(Collected data)
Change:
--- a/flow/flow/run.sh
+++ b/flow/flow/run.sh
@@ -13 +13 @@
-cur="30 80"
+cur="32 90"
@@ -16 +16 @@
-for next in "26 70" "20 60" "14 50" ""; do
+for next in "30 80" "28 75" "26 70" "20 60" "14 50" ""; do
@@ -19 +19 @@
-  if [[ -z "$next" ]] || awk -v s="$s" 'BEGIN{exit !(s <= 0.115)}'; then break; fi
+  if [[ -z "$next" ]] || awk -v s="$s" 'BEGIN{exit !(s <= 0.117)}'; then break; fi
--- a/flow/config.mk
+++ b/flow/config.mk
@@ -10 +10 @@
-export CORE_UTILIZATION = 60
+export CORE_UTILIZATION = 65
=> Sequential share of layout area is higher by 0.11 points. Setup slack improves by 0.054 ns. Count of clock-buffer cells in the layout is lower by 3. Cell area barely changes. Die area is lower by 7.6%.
Source: an optimization exercise on an open RTL-to-GDS flow (aim: small area). Production flows keep margins and buffers that such runs may drop.
RTL that was checked went through simulation tests only; none was proved equivalent to the original.
The RTL of run 1 was laid out without a check of its function.
The clock port is modelled as an ideal driver; clocking choices that lean on that would not hold on a real chip.
Power figures rest on the tool's default switching activity, not on a simulated workload.

==> flow/design.v, too long to show whole: its modules and the start of the top module <==
// module secure_xfer_engine: 1946 lines
module secure_xfer_engine (
    input  logic        clk,
    input  logic        rst,
    input  logic        wr_valid,
    input  logic [15:0] wr_key,
    input  logic [9:0]  wr_addr,
    input  logic [31:0] wr_data,
    output logic        wr_ready,
    output logic        mem_valid,
    output logic [31:0] mem_data,
    input  logic        mem_ready,
    input  logic        rd_valid,
    input  logic [15:0] rd_key,
    input  logic [9:0]  rd_addr,
    input  logic [31:0] rd_data,
    output logic        rd_ready,
    output logic        reg_valid,
    output logic [31:0] reg_data,
    input  logic        reg_ready,
    output logic        locked,
    output logic [1:0]  key_err,
    output logic [15:0] acc_cnt,
    output logic [15:0] rej_cnt
);
  // ...
==> flow/flow/run.sh <==
#!/bin/bash
# Layout flow: the standard layout (standard.sh) with these changes:
#  - Yosys synth runs without its early "abc -fast" (SYNTH_ARGS=-noabc), so
#    the full-adder extraction sees the adder logic as written;
#  - after synthesis, the logic other than full/half adders, flip-flops and
#    tie cells is mapped again with an area-oriented ABC script
#    (reopt.tcl); registers keep their cells and names;
#  - the port buffers use the smallest buffer cell;
#  - CTS adds no dummy loads and builds the tree from clkbuf_8, in
#    clusters of at most 12 sinks.
set -euo pipefail
export SYNTH_ARGS="-noabc"
export BUFFER_PORTS_ARGS="-buffer_cell sky130_fd_sc_hd__buf_1"
export CTS_ARGS="-sink_clustering_enable -repair_clock_nets -dont_use_dummy_load -sink_clustering_size 12 -buf_list sky130_fd_sc_hd__clkbuf_8"

bash standard.sh synth > standard_synth.log 2>&1

RES=orfs/results/$FLOW_PLATFORM/secure_xfer_engine/base
PLAT=$FLOW_HOME/platforms/$FLOW_PLATFORM
YOSYS=${YOSYS_EXE:-$FLOW_HOME/../tools/install/yosys/bin/yosys}
cp $RES/1_2_yosys.v $RES/1_2_yosys.standard.v
export REOPT_LIB=$PLAT/lib/sky130_fd_sc_hd__tt_025C_1v80.lib
export REOPT_IN=$RES/1_2_yosys.standard.v
export REOPT_OUT=$RES/1_2_yosys.reopt.v
export REOPT_TOP=$FLOW_TOP
export REOPT_ABC="+strash;dc2;dch,-f;amap;topo;dnsize"
export REOPT_DONT_USE=$(awk '/DONT_USE_CELLS \+=/{f=1} f{for(i=1;i<=NF;i++) if($i ~ /^sky130/) printf "-dont_use %s ", $i} f&&!/\\$/{f=0}' $PLAT/config.mk)
"$YOSYS" -c flow/reopt.tcl > reopt.log 2>&1
cp $REOPT_OUT $RES/1_2_yosys.v
rm -f $RES/1_synth.odb $RES/1_synth.sdc

bash standard.sh finish > standard_finish.log 2>&1
==> flow/flow/reopt.tcl <==
# Re-map the combinational logic of the standard synthesis netlist with an
# area-oriented ABC script. Full/half adders, flip-flops and tie cells are
# kept as they are (same instances, same names); every other cell is
# expanded to its liberty function and mapped again.
yosys read_liberty -ignore_miss_func $::env(REOPT_LIB)
yosys read_verilog $::env(REOPT_IN)
yosys hierarchy -top $::env(REOPT_TOP)
yosys setattr -mod -set keep_hierarchy 1 sky130_fd_sc_hd__fa_* sky130_fd_sc_hd__ha_* sky130_fd_sc_hd__df* sky130_fd_sc_hd__edf* sky130_fd_sc_hd__conb_1
yosys flatten
yosys opt_clean -purge
yosys abc -script $::env(REOPT_ABC) -liberty $::env(REOPT_LIB) {*}$::env(REOPT_DONT_USE) -D 30000 $::env(REOPT_TOP)
yosys opt_clean -purge
yosys select $::env(REOPT_TOP)
yosys rename -hide w:*.* w:*$*
yosys opt_clean -purge
yosys write_verilog -noattr -noexpr -selected $::env(REOPT_OUT)
==> flow/standard.sh <==
#!/bin/bash
# synth_recipe.tcl (not shown) runs the flow's synth.tcl, then flattens the netlist and writes it again
# the make line also repeats each setting of config.mk as NAME=value (left out here)
make -C /OpenROAD-flow-scripts/flow DESIGN_CONFIG=/design/flow/config.mk WORK_HOME=/design/flow/orfs CLKGATE_MAP_FILE= SYNTH_SCRIPT=/design/flow/synth_recipe.tcl "${@:-finish}"
==> flow/config.mk <==
export PLATFORM = sky130hd
export DESIGN_NAME = secure_xfer_engine
export DESIGN_NICKNAME = secure_xfer_engine
export VERILOG_FILES = /design/flow/design.v
export SDC_FILE = /design/flow/constraint.sdc
export NUM_CORES = 4
export LEC_CHECK = 0
export ABC_AREA = 1
export CAP_MARGIN = 20
export CORE_MARGIN = 2
export CORE_UTILIZATION = 85
export PLACE_DENSITY = 0.92
export SLEW_MARGIN = 20
==> flow/constraint.sdc <==
create_clock -name core_clock -period 30.0 [get_ports {clk}]
set_input_delay 6.0000 -clock core_clock [delete_from_list [all_inputs] [get_ports {clk}]]
set_output_delay 6.0000 -clock core_clock [all_outputs]
set_load 0.01 [all_outputs]
==> results_dict.tcl, run 1 <==
set metrics [dict create \
    syn_nets 2401 \
    cts_buffer_depth 2 \
    netlist_area_sq_um 18000 \
    cts_buffers 9 \
    antenna_found_initial 6 \
    status "aborted with a tool error" \
    place_congestion 0.956 \
    stop_stage "5_1_grt" \
    fp-row-count 53 \
    dp.cells 2243 \
    synth.avg_cell_area_sq_um 10.4 \
    cts-root-buf "clkbuf_8" \
    ys_warn_count 1 \
    stop_error "[ERROR DPL-0033] detailed placement checks failed during check placement." \
    cts_resized 0 \
    preCtsSetupSlack_ps 8400 \
    die_x_microns 149 \
    syn_inst 1723 \
    port-buffer-count 224 \
    die_y_microns 149 \
    grt_max_degree 46 \
    cts_setup_buffers 0 \
    postCtsHoldBufs 0 \
    io_pins 225 \
    hpwl_microns 41800 \
    place_area_sq_um 19400 \
    htree_levels 3 \
    start_util 0.861 \
]
==> inputs of run 2 (changes only) <==
--- a/flow/design.v
+++ b/flow/design.v
@@ -22,18 +22,16 @@
     output logic [15:0] acc_cnt,
     output logic [15:0] rej_cnt
 );
     logic [3:0] lk_cnt;
     logic wr_fire, rd_fire, wr_kok, rd_kok;
     logic wr_good, wr_bad, rd_good, rd_bad;
     logic wr_big, rd_big;
     logic [31:0] wr_xf, wr_st, rd_q, rd_xf, rd_st;
-    logic [31:0] rd_stn;   
-    assign rd_st = ~rd_stn;
     logic wr_fl, wr_nz, rd_fl, rd_nz;
     assign wr_ready = !locked && (!mem_valid || mem_ready);
     assign rd_ready = !locked && (!reg_valid || reg_ready);
     assign wr_kok  = (wr_key == 16'h0032);
     assign rd_kok  = (rd_key == 16'h0032);
     assign wr_fire = wr_valid && wr_ready;
     assign rd_fire = rd_valid && rd_ready;
     assign wr_good = wr_fire && wr_kok;
@@ -1901,17 +1899,17 @@
             reg_valid <= 1'b1;
             rd_fl     <= rd_big;
             rd_nz     <= 1'b1;
         end else if (reg_ready) begin
             reg_valid <= 1'b0;
         end
     end
     always_ff @(posedge clk) begin
-        if (rd_good) rd_stn <= ~(rd_big ? rd_q : rd_data);
+        if (rd_good) rd_st <= rd_big ? rd_q : rd_data;
     end
     assign reg_data = rd_fl ? rd_xf : (rd_st & {32{rd_nz}});
     always_ff @(posedge clk or posedge rst) begin
         if (rst) key_err <= 2'b00;
         else     key_err <= {rd_bad, wr_bad};
     end
     logic [1:0]  n_good, n_bad;
     logic [16:0] acc_c, rej_c;
==> flow/flow/run.sh (replaced) <==
#!/bin/bash
# Layout flow: the standard layout (standard.sh) with these changes:
#  - Yosys synth runs without its early "abc -fast" (SYNTH_ARGS=-noabc), so
#    the full-adder extraction sees the adder logic as written;
#  - after synthesis, the logic other than full adders, flip-flops and
#    tie cells is mapped again with an area-oriented ABC script
#    (reopt.tcl, then fixconst.py for constant pins); registers keep their
#    cells and names;
#  - the port buffers use the smallest buffer cell;
#  - CTS adds no dummy loads.
set -euo pipefail
export SYNTH_ARGS="-noabc"
export BUFFER_PORTS_ARGS="-buffer_cell sky130_fd_sc_hd__buf_1"
export CTS_ARGS="-sink_clustering_enable -repair_clock_nets -dont_use_dummy_load"

bash standard.sh synth > standard_synth.log 2>&1

RES=orfs/results/$FLOW_PLATFORM/secure_xfer_engine/base
PLAT=$FLOW_HOME/platforms/$FLOW_PLATFORM
YOSYS=${YOSYS_EXE:-$FLOW_HOME/../tools/install/yosys/bin/yosys}
cp $RES/1_2_yosys.v $RES/1_2_yosys.standard.v
export REOPT_LIB=$PLAT/lib/sky130_fd_sc_hd__tt_025C_1v80.lib
export REOPT_IN=$RES/1_2_yosys.standard.v
export REOPT_OUT=$RES/1_2_yosys.reopt.v
export REOPT_TOP=$FLOW_TOP
export REOPT_ABC="+strash;&get,-n;&deepsyn,-T,30;&put;dch;amap;topo;dnsize"
export REOPT_DONT_USE=$(awk '/DONT_USE_CELLS \+=/{f=1} f{for(i=1;i<=NF;i++) if($i ~ /^sky130/) printf "-dont_use %s ", $i} f&&!/\\$/{f=0}' $PLAT/config.mk)
"$YOSYS" -c flow/reopt.tcl > reopt.log 2>&1
python3 flow/fixconst.py $REOPT_OUT $RES/1_2_yosys.v > fixconst.log 2>&1
rm -f $RES/1_synth.odb $RES/1_synth.sdc

bash standard.sh finish > standard_finish.log 2>&1
==> flow/flow/fixconst.py (new file) <==
#!/usr/bin/env python3
"""Post-pass on the re-mapped netlist: a full adder with a constant-0 input
becomes a half adder on its other two inputs, and any other constant pin is
tied to a tie cell (sky130 conb_1), as Yosys' hilomap does in ORFS."""
import re
import sys

src, dst = sys.argv[1], sys.argv[2]
text = open(src).read()
cell_re = re.compile(r"(\n\s*)(sky130_fd_sc_hd__\w+)(\s+\S+\s*)\((.*?)\);", re.S)
pin_re = re.compile(r"\.(\w+)\(([^()]*)\)")
ZERO = ("1'h0", "1'b0")
ONE = ("1'h1", "1'b1")
nha = 0
need = set()


def fix(m):
    global nha
    lead, typ, name, body = m.groups()
    pins = [(p, n.strip()) for p, n in pin_re.findall(body)]
    d = dict(pins)
    if re.fullmatch(r"sky130_fd_sc_hd__fa_\d+", typ):
        ins = [d["A"], d["B"], d["CIN"]]
        zeros = [x for x in ins if x in ZERO]
        if len(zeros) == 1:
            a, b = [x for x in ins if x not in ZERO]
            nha += 1
            typ = "sky130_fd_sc_hd__ha_1"
            pins = [("A", a), ("B", b), ("COUT", d["COUT"]), ("SUM", d["SUM"])]
    out = []
    for p, n in pins:
        if n in ZERO:
            n = "_tie_lo_"
            need.add("lo")
        elif n in ONE:
            n = "_tie_hi_"
            need.add("hi")
        out.append(f".{p}({n})")
    return f"{lead}{typ}{name}(\n    " + ",\n    ".join(out) + "\n  );"


text = cell_re.sub(fix, text)
if re.search(r"1'[hb][01]", text):
    sys.exit("fixconst: a constant is left outside a cell pin")
add = ""
if need:
    add += "  wire _tie_lo_;\n  wire _tie_hi_;\n"
    add += "  sky130_fd_sc_hd__conb_1 _tie_cell_ (\n    .HI(_tie_hi_),\n    .LO(_tie_lo_)\n  );\n"
i = text.rindex("endmodule")
text = text[:i] + add + text[i:]
open(dst, "w").write(text)
print(f"fixconst: {nha} full adders with a constant 0 made half adders; tie cell: {bool(need)}",
      file=sys.stderr)
==> flow/flow/reopt.tcl (replaced) <==
# Re-map the combinational logic of the standard synthesis netlist with an
# area-oriented ABC script. Full adders, flip-flops and tie cells are kept
# as they are (same instances, same names); every other cell (half adders
# included) is expanded to its liberty function and mapped again.
yosys read_liberty -ignore_miss_func $::env(REOPT_LIB)
yosys read_verilog $::env(REOPT_IN)
yosys hierarchy -top $::env(REOPT_TOP)
yosys setattr -mod -set keep_hierarchy 1 sky130_fd_sc_hd__fa_* sky130_fd_sc_hd__df* sky130_fd_sc_hd__edf* sky130_fd_sc_hd__conb_1
yosys flatten
yosys opt_clean -purge
yosys abc -script $::env(REOPT_ABC) -liberty $::env(REOPT_LIB) {*}$::env(REOPT_DONT_USE) -D 30000 $::env(REOPT_TOP)
yosys opt_clean -purge
yosys select $::env(REOPT_TOP)
yosys rename -hide w:*.* w:*$*
yosys opt_clean -purge
yosys write_verilog -noattr -noexpr -selected $::env(REOPT_OUT)
==> flow/config.mk (replaced) <==
export PLATFORM = sky130hd
export DESIGN_NAME = secure_xfer_engine
export DESIGN_NICKNAME = secure_xfer_engine
export VERILOG_FILES = /design/flow/design.v
export SDC_FILE = /design/flow/constraint.sdc
export NUM_CORES = 4
export LEC_CHECK = 0
export ABC_AREA = 1
export CAP_MARGIN = 20
export CORE_MARGIN = 2
export CORE_UTILIZATION = 75
export PLACE_DENSITY = 0.85
export SLEW_MARGIN = 20
==> results_dict.tcl, run 2 <==
set metrics [dict create \
    drv_cap 0 \
    tightestPinTransition_ps 1140 \
    grt.total_usage 0.419 \
    seq_area_sq_um 3050 \
    critPathMostFrequentCell "fa_1" \
    place_congestion 0.894 \
    rsz0062_at_grt "no" \
    hold_viol 0 \
    clkTransAtPathRegs_ps 100 \
    drc 0 \
    io_pins 225 \
    final_cell_mix "nor2_1, fa_1, buf_1" \
    finalSetupTns_ps 0 \
    via_count 15600 \
    cts_resized 0 \
    wl_per_cell_microns 20.1 \
    start_kind "register" \
    start_util 0.755 \
    firstDrtPassIters 6 \
    grt_pass1_wl_microns 78700 \
    nets 2683 \
    die_y_microns 157 \
    finalClockSkew_ps 25.9 \
    ys_warn_count 1 \
    cts_buffer_depth 2 \
    layout-drive-gt1-share 0.0206 \
    cts-root-buf "clkbuf_16" \
    worstSetupPathType "reg2out" \
    finalPower_uw 367 \
    port-buffer-count 224 \
    areaGrowthSynthToFinish_pct 9.66 \
    cts_tree "done" \
    critPathSlowestCell "clkinv_1" \
    gr-total-overflow 0 \
    ant_nets 0 \
    postCtsHoldBufs 0 \
    preCtsSetupSlack_ps 7500 \
    status "no timing/DRC/antenna violations" \
    nFillCells 1462 \
    ir_drop_mv 0.0337 \
    worstHoldPathType "reg2reg" \
    clkLatencyLatePin_ps 370 \
    cts.sinks 109 \
    die_x_microns 157 \
    arrival_ps 17420 \
    hpwl_microns 38000 \
    slew_headroom 0.238 \
    max_stage_delay_ps 780 \
    power_density_nw_per_um2 19.0 \
    fp.coreArea_sq_um 23300 \
    syn_nets 2423 \
    setup_viol 0 \
    crit_fanout 29 \
    fp-row-count 56 \
    fin_crit_ps 23420 \
    synth.avg_cell_area_sq_um 9.35 \
    hold_depth 1 \
    final_common_cell "nor2_1" \
    syn_inst 1879 \
    dp.cells 2447 \
    grt_pass1_vias 15800 \
    largest_registers "rd_st: 32 flops, wr_st: 32 flops" \
    cp.required_ps 24000 \
    htree_levels 3 \
    fin_cells 2457 \
    p_leak_nw 7.88 \
    cts_setup_buffers 0 \
    grt_max_degree 61 \
    multiInputGateArea_sq_um 13900 \
    antenna_found_initial 0 \
    post_drt_via_cell_ratio 6.34 \
    maxSlewViolCount 0 \
    cts_buffers 9 \
    netlist_area_sq_um 17600 \
    clock.fmax_mhz 42.7 \
    drtIter0Drc 1569 \
    wl_microns 49400 \
    post-route-period-util 0.781 \
    end_kind "output pin" \
    dieArea_sq_um 24700 \
    r2r_cells 14 \
    worst_slack_ps 6580 \
]
run 2: power breakdown:
part           leakage, nW  switching [mW]  internal, mW  total (mW)
clock network        0.111          0.0589        0.0535       0.112
registers             1.16         0.00792         0.169       0.177
logic                 6.61          0.0481        0.0288      0.0769
total                 7.88           0.115         0.252       0.367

_TASK DESCRIPTION_
Copy each line of the records that has "amap" in it.

_COMPLETED EXERCISE_
export REOPT_ABC="+strash;dc2;dch,-f;amap;topo;dnsize"
export REOPT_ABC="+strash;&get,-n;&deepsyn,-T,30;&put;dch;amap;topo;dnsize"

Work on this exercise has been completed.